# ACTIVITY
Look through the records, and whenever a line includes the word "Largest", copy it.

# RECORDS SUPPLIED
`config.mk`:
```
export PLATFORM = sky130hd
export DESIGN_NAME = lcbr_back
export DESIGN_NICKNAME = d
export VERILOG_FILES = /design/src/rtl/core/lcbr_pkg.sv /design/src/rtl/core/lcbr_back.sv
export SDC_FILE = /design/constraint.sdc
export NUM_CORES = 1
export LEC_CHECK = 0
export BUFFER_PORTS_ARGS = -buffer_cell sky130_fd_sc_hd__clkbuf_2
export CORE_MARGIN = 10
export CORE_UTILIZATION = 60
export CTS_CLUSTER_DIAMETER = 150
export DETAILED_ROUTE_END_ITERATION = 12
export PLACE_DENSITY = 0.8
export SKIP_LAST_GASP = 1
export SLEW_MARGIN = 20
export SYNTH_ARGS = -nofsm -noshare
export SYNTH_HDL_FRONTEND = slang
export SYNTH_SLANG_ARGS = --single-unit
```
`constraint.sdc`:
```
create_clock -name clock -period 6.3 [get_ports clock]
set_input_delay 0.63 -clock clock [delete_from_list [all_inputs] [get_ports clock]]
set_output_delay 0.63 -clock clock [all_outputs]
set_load 0.01 [all_outputs]
```
`src/rtl/core/lcbr_pkg.sv`:
```
package lcbr_pkg;

   // Default display size in pixels.
   localparam int DispWidthDef  = 128;
   localparam int DispHeightDef = 128;

   // Frame store geometry: one byte holds eight stacked pixels of one column.
   localparam int StoreDepth = 2048;
   localparam int AddrW      = 11;

   // Depth of the item queue between the front and the back.
   localparam int QueueDepth = 2;

   // Operation codes, decoded from the kind field by the front.
   localparam logic [1:0] OP_LINE   = 2'd0;
   localparam logic [1:0] OP_CIRCLE = 2'd1;
   localparam logic [1:0] OP_READ   = 2'd2;
   localparam logic [1:0] OP_NOP    = 2'd3;

   // One classified item as it waits in the queue.
   typedef struct packed {
      logic [1:0]       op;
      logic [7:0]       x_start;
      logic [7:0]       y_start;
      logic [7:0]       x_end;
      logic [7:0]       y_end;
      logic [7:0]       radius;
      logic             color;
      logic [AddrW-1:0] read_address;
   } item_type;

   // One pixel to plot, handed from the back to the store.
   typedef struct packed {
      logic       valid;
      logic [7:0] x;
      logic [7:0] y;
      logic       color;
   } pixel_type;

   // Byte read request from the back.
   typedef struct packed {
      logic             rd_en;
      logic [AddrW-1:0] rd_addr;
   } rd_req_type;

   // Store status seen by the front and the back.
   typedef struct packed {
      logic       clearing;
      logic       pipe_busy;
      logic [7:0] rd_data;
   } store_stat_type;

endpackage

```
`src/rtl/core/lcbr_back.sv`:
```
module lcbr_back (
   input  logic                       clock,
   input  logic                       reset,
   input  logic                       item_valid,
   input  lcbr_pkg::item_type         item,
   output logic                       item_pop,
   input  lcbr_pkg::store_stat_type   stat,
   output lcbr_pkg::pixel_type        pix,
   output lcbr_pkg::rd_req_type       rd_req,
   output logic                       rsp_strobe,
   output logic [7:0]                 rsp_read_data
);
   import lcbr_pkg::*;

   localparam logic [2:0] ST_IDLE  = 3'd0;
   localparam logic [2:0] ST_LINE  = 3'd1;
   localparam logic [2:0] ST_CTEST = 3'd2;
   localparam logic [2:0] ST_CPLOT = 3'd3;
   localparam logic [2:0] ST_RWAIT = 3'd4;
   localparam logic [2:0] ST_RDATA = 3'd5;

   localparam logic signed [13:0] DInit = 14'sd3;
   localparam logic signed [13:0] DInc0 = 14'sd6;
   localparam logic signed [13:0] DInc1 = 14'sd10;
   localparam logic [2:0]         LastOct = 3'd7;

   logic [2:0]          state_ff, state_in;
   logic [7:0]          px_ff, px_in, py_ff, py_in, qx_ff, qx_in, qy_ff, qy_in;
   logic signed [11:0]  dx_ff, dx_in, dy_ff, dy_in, err_ff, err_in;
   logic                sx_neg_ff, sx_neg_in, sy_neg_ff, sy_neg_in;
   logic [7:0]          cx_ff, cx_in, cy_ff, cy_in;
   logic signed [9:0]   ox_ff, ox_in, oy_ff, oy_in;
   logic signed [13:0]  d_ff, d_in;
   logic [2:0]          oct_ff, oct_in;
   logic                color_ff, color_in;
   logic [AddrW-1:0]    raddr_ff, raddr_in;
   pixel_type           pix_ff, pix_in;
   logic                rsp_strobe_ff, rsp_strobe_in;
   logic [7:0]          rsp_data_ff, rsp_data_in;

   logic [7:0]          abs_dx, abs_dy;
   logic signed [12:0]  e2;
   logic                step_x, step_y;
   logic [7:0]          ux, uy, cpx, cpy;
   logic signed [13:0]  ox_w, oy_w;

   // Line setup terms from the head of the queue.
   assign abs_dx = (item.x_end >= item.x_start) ? item.x_end - item.x_start
                                                : item.x_start - item.x_end;
   assign abs_dy = (item.y_end >= item.y_start) ? item.y_end - item.y_start
                                                : item.y_start - item.y_end;

   // Bresenham line decisions.
   assign e2     = {err_ff, 1'b0};
   assign step_x = e2 >= 13'(dy_ff);
   assign step_y = e2 <= 13'(dx_ff);

   // Eight-way symmetric circle point for the current octant.
   assign ux   = ox_ff[7:0];
   assign uy   = oy_ff[7:0];
   assign ox_w = 14'(ox_ff);
   assign oy_w = 14'(oy_ff);

   always_comb begin
      case (oct_ff)
         3'd0:    begin cpx = cx_ff + ux; cpy = cy_ff + uy; end
         3'd1:    begin cpx = cx_ff - ux; cpy = cy_ff + uy; end
         3'd2:    begin cpx = cx_ff + ux; cpy = cy_ff - uy; end
         3'd3:    begin cpx = cx_ff - ux; cpy = cy_ff - uy; end
         3'd4:    begin cpx = cx_ff + uy; cpy = cy_ff + ux; end
         3'd5:    begin cpx = cx_ff - uy; cpy = cy_ff + ux; end
         3'd6:    begin cpx = cx_ff + uy; cpy = cy_ff - ux; end
         default: begin cpx = cx_ff - uy; cpy = cy_ff - ux; end
      endcase
   end

   // Sequencer for lines, circles and byte reads.
   always_comb begin
      state_in      = state_ff;
      px_in         = px_ff;
      py_in         = py_ff;
      qx_in         = qx_ff;
      qy_in         = qy_ff;
      dx_in         = dx_ff;
      dy_in         = dy_ff;
      err_in        = err_ff;
      sx_neg_in     = sx_neg_ff;
      sy_neg_in     = sy_neg_ff;
      cx_in         = cx_ff;
      cy_in         = cy_ff;
      ox_in         = ox_ff;
      oy_in         = oy_ff;
      d_in          = d_ff;
      oct_in        = oct_ff;
      color_in      = color_ff;
      raddr_in      = raddr_ff;
      pix_in        = pix_ff;
      pix_in.valid  = 1'b0;
      rsp_strobe_in = 1'b0;
      rsp_data_in   = rsp_data_ff;
      item_pop      = 1'b0;
      rd_req        = '0;
      case (state_ff)
         ST_IDLE: begin
            if (item_valid && !stat.clearing) begin
               item_pop  = 1'b1;
               color_in  = item.color;
               px_in     = item.x_start;
               py_in     = item.y_start;
               qx_in     = item.x_end;
               qy_in     = item.y_end;
               dx_in     = 12'(abs_dx);
               dy_in     = -12'(abs_dy);
               err_in    = 12'(abs_dx) - 12'(abs_dy);
               sx_neg_in = !(item.x_start < item.x_end);
               sy_neg_in = !(item.y_start < item.y_end);
               cx_in     = item.x_start;
               cy_in     = item.y_start;
               ox_in     = '0;
               oy_in     = 10'(item.radius);
               d_in      = DInit - 14'({item.radius, 1'b0});
               raddr_in  = item.read_address;
               case (item.op)
                  OP_LINE:   state_in = ST_LINE;
                  OP_CIRCLE: state_in = ST_CTEST;
                  OP_READ:   state_in = ST_RWAIT;
                  default: begin
                     rsp_strobe_in = 1'b1;
                     rsp_data_in   = '0;
                  end
               endcase
            end
         end
         ST_LINE: begin
            pix_in.valid = 1'b1;
            pix_in.x     = px_ff;
            pix_in.y     = py_ff;
            pix_in.color = color_ff;
            if (px_ff == qx_ff && py_ff == qy_ff) begin
               rsp_strobe_in = 1'b1;
               rsp_data_in   = '0;
               state_in      = ST_IDLE;
            end else begin
               err_in = err_ff + (step_x ? dy_ff : 12'sd0) + (step_y ? dx_ff : 12'sd0);
               if (step_x) begin
                  px_in = sx_neg_ff ? px_ff - 1'b1 : px_ff + 1'b1;
               end
               if (step_y) begin
                  py_in = sy_neg_ff ? py_ff - 1'b1 : py_ff + 1'b1;
               end
            end
         end
         ST_CTEST: begin
            oct_in = '0;
            if (ox_ff <= oy_ff) begin
               state_in = ST_CPLOT;
            end else begin
               rsp_strobe_in = 1'b1;
               rsp_data_in   = '0;
               state_in      = ST_IDLE;
            end
         end
         ST_CPLOT: begin
            pix_in.valid = 1'b1;
            pix_in.x     = cpx;
            pix_in.y     = cpy;
            pix_in.color = color_ff;
            oct_in       = oct_ff + 1'b1;
            if (oct_ff == LastOct) begin
               // Advance the Bresenham circle decision once all eight points are out.
               if (d_ff < 0) begin
                  d_in = d_ff + (ox_w <<< 2) + DInc0;
               end else begin
                  d_in  = d_ff + ((ox_w - oy_w) <<< 2) + DInc1;
                  oy_in = oy_ff - 10'sd1;
               end
               ox_in    = ox_ff + 10'sd1;
               state_in = ST_CTEST;
            end
         end
         ST_RWAIT: begin
            // Earlier pixel writes must land before the byte is read.
            if (!pix_ff.valid && !stat.pipe_busy) begin
               rd_req.rd_en   = 1'b1;
               rd_req.rd_addr = raddr_ff;
               state_in       = ST_RDATA;
            end
         end
         ST_RDATA: begin
            rsp_strobe_in = 1'b1;
            rsp_data_in   = stat.rd_data;
            state_in      = ST_IDLE;
         end
         default: begin
            state_in = ST_IDLE;
         end
      endcase
   end

   // Control registers; the pixel word is held during reset apart from its valid bit.
   always_ff @(posedge clock) begin
      if (reset) begin
         state_ff      <= ST_IDLE;
         pix_ff.valid  <= 1'b0;
         rsp_strobe_ff <= 1'b0;
      end else begin
         state_ff      <= state_in;
         pix_ff        <= pix_in;
         rsp_strobe_ff <= rsp_strobe_in;
      end
   end

   // Datapath registers carry no reset.
   always_ff @(posedge clock) begin
      px_ff        <= px_in;
      py_ff        <= py_in;
      qx_ff        <= qx_in;
      qy_ff        <= qy_in;
      dx_ff        <= dx_in;
      dy_ff        <= dy_in;
      err_ff       <= err_in;
      sx_neg_ff    <= sx_neg_in;
      sy_neg_ff    <= sy_neg_in;
      cx_ff        <= cx_in;
      cy_ff        <= cy_in;
      ox_ff        <= ox_in;
      oy_ff        <= oy_in;
      d_ff         <= d_in;
      oct_ff       <= oct_in;
      color_ff     <= color_in;
      raddr_ff     <= raddr_in;
      rsp_data_ff  <= rsp_data_in;
   end

   assign pix           = pix_ff;
   assign rsp_strobe    = rsp_strobe_ff;
   assign rsp_read_data = rsp_data_ff;

endmodule

```
==> metrics.md <==
| Metric | Value |
|---|---|
| Result of the run | finished clean |
| Yosys Warn Count | 0 |
| Crit path from | err_ff[1]$_DFFE_PP_ |
| Net Sw Frac | 0.373 |
| WHS Path Cells | 1 |
| Avg Cell Area, Syn | just under 10 um^2 |
| Max Clock Skew | around 0.015 ns |
| Commonest non-fill, non-tap cells in the layout | ha_1, edfxtp_1, inv_1 |
| FMAX | between 150 and 200 MHz |
| Final Wtd Congestion | 0.984 |
| CTS Buffer Depth | 2 |
| Clk sinks | 160 |
| Mux share of post-synthesis cell area | 0.0226 |
| Worst R2R Setup Slack | between 1 and 1.5 ns |
| Post-DRT Antenna Nets | 0 |
| Max-cap viol count | 0 |
| Worst skew pair latency | about 0.44 ns |
| PD cells | around 300 nW/um^2 |
| Worst hold slack | 0.367 ns |
| CP startpoint kind | flop |
| Die H | around 170 um |
| Post-Synth Simple-Gate Area | 0.130 |
| Cts hold-fix bufs | 0 |
| Initial detailed-routing violation count | 815 |
| Post-synthesis compound-gate area fraction | 0.152 |
| Final setup fails | 0 |
| Area growth syn-to-layout | 10.6% |
| Initial antenna violation count | 0 |
| Post-synth ARST share | 0 |
| Core Rows | 53 |
| Dpl hpwl | about 26,000 um |
| TNS Setup | 0 ns |
| Vias/cell | between 5 and 6 |
| Seq pwr share | 0.332 |
| Largest net degree at the start of global routing | 45 |
| Worst Hold End | raddr_ff[5]$_DFFE_PP_ |
| I/O pin count | 107 |
| GR Overflow Total | 0 |
| Resize count post-CTS | 0 |
| Wire length of the first global-routing pass | ~53,000 um |
| N_diodes | 0 |
| Min Tclk post-route | just over 5 ns |
| Largest family of logic cells by synthesized area | adder cells |
| Detailed-route DRC error count | 0 |
| Ys flop type | edfxtp_1 |
| Setup crit end kind | flop |
| Post-synth EDFFs | around 160 |
| Post-CTS setup buffer count | 0 |
| Worst path required time | 6.48 ns |
| DRT Wirelength | approximately 33,000 um |
| Commonest non-fill, non-tap cell in the layout | ha_1 |
| Worst slew pin tran | 1.06 ns |
| Reg2Reg Depth | 22 |
| Setup ws final | approximately 1.2 ns |
| Die Area | 27,800 um^2 |
| Critical Path Fanout Max | 9 |
| Share of cells above drive strength 1 | 0.118 |
| Clk pwr share | 0.237 |
| Synth Net Count | around 1,600 |
| Worst Path Arrival | ~5.3 ns |
| Reg2reg end | err_ff[11]$_DFFE_PP_ |
| Final worst path period share | 0.816 |
| Max Slew Vio Count | 0 |
| Clock root cell | clkbuf_16 |
| Class of the worst hold path | primary input to flop |
| # fillers | between 1,500 and 2,000 |
| Wirelength per Cell | about 20 um |
| GRT Overall Usage | 0.233 |
| Lkg Pwr | around 0.0064 uW |
| CTS Buf Count | 17 |
| Power Internal | 2680 uW |
| Adder-cell share of the synthesized area | 0.197 |
| Comb pwr share | 0.431 |
| Hold violation total from the final report | 0 |
| Hold Path Origin | item[5] |
| Die Span X | roughly 170 um |
| Synthesized instance count | around 1,300 |
| Slew headroom | 0.286 |
| Unrepaired setup endpoints after global routing | no |
| Dpl ws | ~1.3 ns |
| I/O Buffers | 106 |
| Starting Density | 0.613 |
| Synthesized cell area | about 13,000 um^2 |
| Post-synthesis register bit count | 160 |
| CTS clk-pin slew, worst paths | approximately 0.07 ns |
| Core area | 21,100 um^2 |
| Worst r2r src | err_ff[1]$_DFFE_PP_ |
| Setup CP Type | flop to flop |
| Routed vias | between 10,000 and 15,000 |
| Vias in the first global route | 10,400 |
| Synth Area in XOR/XNOR | 0.0826 |
| Worst vdd ir | roughly 0.00035 V |
| Psw | 1600 uW |
| Drt first pass iters | 6 |
| Post-synthesis cell type count | 75 |
| Sequential area share after synthesis | 0.368 |
| CTS tree | built |
| H-tree depth | 4 |
| Final #Nets | between 1,500 and 2,000 |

# SOLVED PROBLEM
| Largest net degree at the start of global routing | 45 |
| Largest family of logic cells by synthesized area | adder cells |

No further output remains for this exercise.